One thing I was interested in with coming to India is the different clothing is the different clothing. Most Indian women do not wear clothing that is shorter than their knee and usually keep their shoulders covered. Although I have seen other girls wear jeans and a t-shirt, it still is not as common. Indian women wear what are called kurtas. These are basically longer shirts, usually with slits on the side and sometimes come with pockets. Most kurtas are very brightly colored and have matching leggings and scarves called duppattas.
For more formal occasions sarees are worn. When you go to purchase a saree, there are many different pieces to buy and steps to go through before it is able to be worn. The saree usually comes as a 6 to 9 yard piece of fabric with a special end piece that is used to make the blouse. You also need to get a petticoat to tuck the saree into. When you take the fabric to the tailor he will measure you and make the blouse to your body. This part was especially neat for me because I got to see the different tools they use for constructing outfits and compare them to the ones we use. About a week later you get your blouse back from the tailor and you finally have all the pieces! Indian women may have anywhere from 20 to 70 sarees and many get quite a few when they get married.
Once you have the saree, putting it on is a whole other obstacle! I brought mine to school and asked some of the ladies from the custodial staff to wrap me. I could attempt to tell you how they did it but I would not do it justice. Wrapping someone in a saree is an art form and everyone does it differently. All the folds and tucks and pleats had to be perfect and these women really were amazing. A saree is not complete without jewelry and Saumya kindly lent us some of her beautiful jewelry for the day. After applying bindis to our forehead, we were ready!

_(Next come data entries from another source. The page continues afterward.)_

Source: an optimization exercise on an open RTL-to-GDS flow (aim: small area, a short achievable clock period and few clock cycles per item). Production flows keep margins and buffers that such runs may drop. Where RTL was checked, it was by simulation tests only, not by an equivalence proof against the original. No functional check of the RTL was part of run 1.

==> flow/design.v (outline; a module is shown in full before it is edited, if it fits) <==
// module fpu_pipe_unit: 265 lines
// module fpu_mul_cs24: 1365 lines
module fpu_pipe_unit #(
    parameter int EXP_W = 8,
    parameter int MAN_W = 23,
    parameter int TAG_W = 4
) (
    input  logic                 clk,
    input  logic                 rst_n,
    input  logic                 in_valid,
    output logic                 in_ready,
    input  logic [1:0]           in_op,
    input  logic [EXP_W+MAN_W:0] in_a,
    input  logic [EXP_W+MAN_W:0] in_b,
    input  logic [TAG_W-1:0]     in_tag,
    output logic                 out_valid,
    input  logic                 out_ready,
    output logic [EXP_W+MAN_W:0] out_y,
    output logic [TAG_W-1:0]     out_tag,
    output logic [3:0]           out_flags,
    output logic [3:0]           sticky,
    input  logic                 sticky_clr
);
  // ...
==> flow/run.sh <==
#!/bin/bash
# synth_recipe.tcl (not shown) runs the flow's synth.tcl, then flattens the netlist and writes it again
# the make line also repeats each setting of config.mk as NAME=value (left out here)
make -C /OpenROAD-flow-scripts/flow DESIGN_CONFIG=/design/flow/config.mk WORK_HOME=/design/flow/orfs CLKGATE_MAP_FILE= SYNTH_SCRIPT=/design/flow/synth_recipe.tcl finish
==> flow/config.mk <==
export PLATFORM = sky130hd
export DESIGN_NAME = fpu_pipe_unit
export DESIGN_NICKNAME = fpu_pipe_unit
export VERILOG_FILES = /design/flow/design.v
export SDC_FILE = /design/flow/constraint.sdc
export NUM_CORES = 4
export LEC_CHECK = 0
export ABC_AREA = 1
export CAP_MARGIN = 20
export CORE_MARGIN = 2
export CORE_UTILIZATION = 40
export SETUP_SLACK_MARGIN = 5
export SLEW_MARGIN = 20
==> flow/constraint.sdc <==
create_clock -name core_clock -period 10.0 [get_ports {clk}]
set_input_delay 2.0000 -clock core_clock [delete_from_list [all_inputs] [get_ports {clk}]]
set_output_delay 2.0000 -clock core_clock [all_outputs]
set_load 0.01 [all_outputs]
==> impl_summary.txt, run 1 <==
----------------------------------------------------
[Outcome]
  Outcome ... timing/DRC/antenna clean

[Layout]
  Fraction of area in clock buffers and inverters ... 3.86%
  Summed area of non-filler cells in the final layout ... slightly below 0.04 mm²
  Share of the final layout cell area in multi-input gates ... 55.2%
  Dominant kind of cell ... multi-input combinational cells
  Count of multi-input gates ... between 2000 and 3000

[Routing]
  Initial detailed-routing violation count ... between 3000 and 4000

[GRT]
  Pin count of the biggest net entering global routing ... between 100 and 150
  Antenna violations before repair ... 1

[Yosys]
  Mapped cell area ... 0.0328 mm²
  Share of synthesized registers carrying an async set or reset ... between 3 and 4%
  Arithmetic-cell share of the synthesized area counting full adders, half adders and majority gates ... 21.3%
  Count of synthesis-stage warnings from yosys ... 1
  Number of library cell types mapped by synthesis ... 85
  Synthesized-area fraction occupied by ao, oa, aoi and oai cells ... 15.1%
  Area share of and/or/nand/nor cells after synthesis ... between 10% and 20%

[Critical path]
  Kind of cell adding the most delay to the critical path ... simple AND/OR/NAND/NOR gates
  Buf+Inv Stages, Crit Path ... 8
  Kind of end point of the critical path ... flip-flop
  Critical path type ... flip-flop to flip-flop

[Clock tree]
  Gates resized, CTS repair ... roughly 190
  Root buffer cell ... sky130_fd_sc_hd__clkbuf_16
  Worst-path clk slew ... 60 ps
  Num CTS Buffers ... ~40
  Clock tree from TritonCTS ... done

[Timing]
  Final setup violation count ... 0
  Minimum clock period ... approximately 5500 ps
  Fin Setup TNS ... 0 ps
  Slew Limit Fails ... 0
  Setup clock skew after layout ... about 65 ps

[Floorplan]
  Number of tap cells added at floorplan ... between 1000 and 1500

[Placement]
  Number of buffer cells added on primary ports ... 120
  Gpl congestion ... around 0.98
  Worst slack after detailed placement ... 3430 ps

----------------------------------------------------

I felt like a princess! There is something about wearing a saree that makes you sit up a little taller and walk a little bit more graceful. Walking up stairs was a different story for sure! I can’t count how many times I stepped on my saree walking up and down the stairs, thankfully the women who wrapped my saree did a very good job! I can understand why wearing sarees everyday isn’t as common anymore, although I personally enjoy the chance to get all fancy every so often!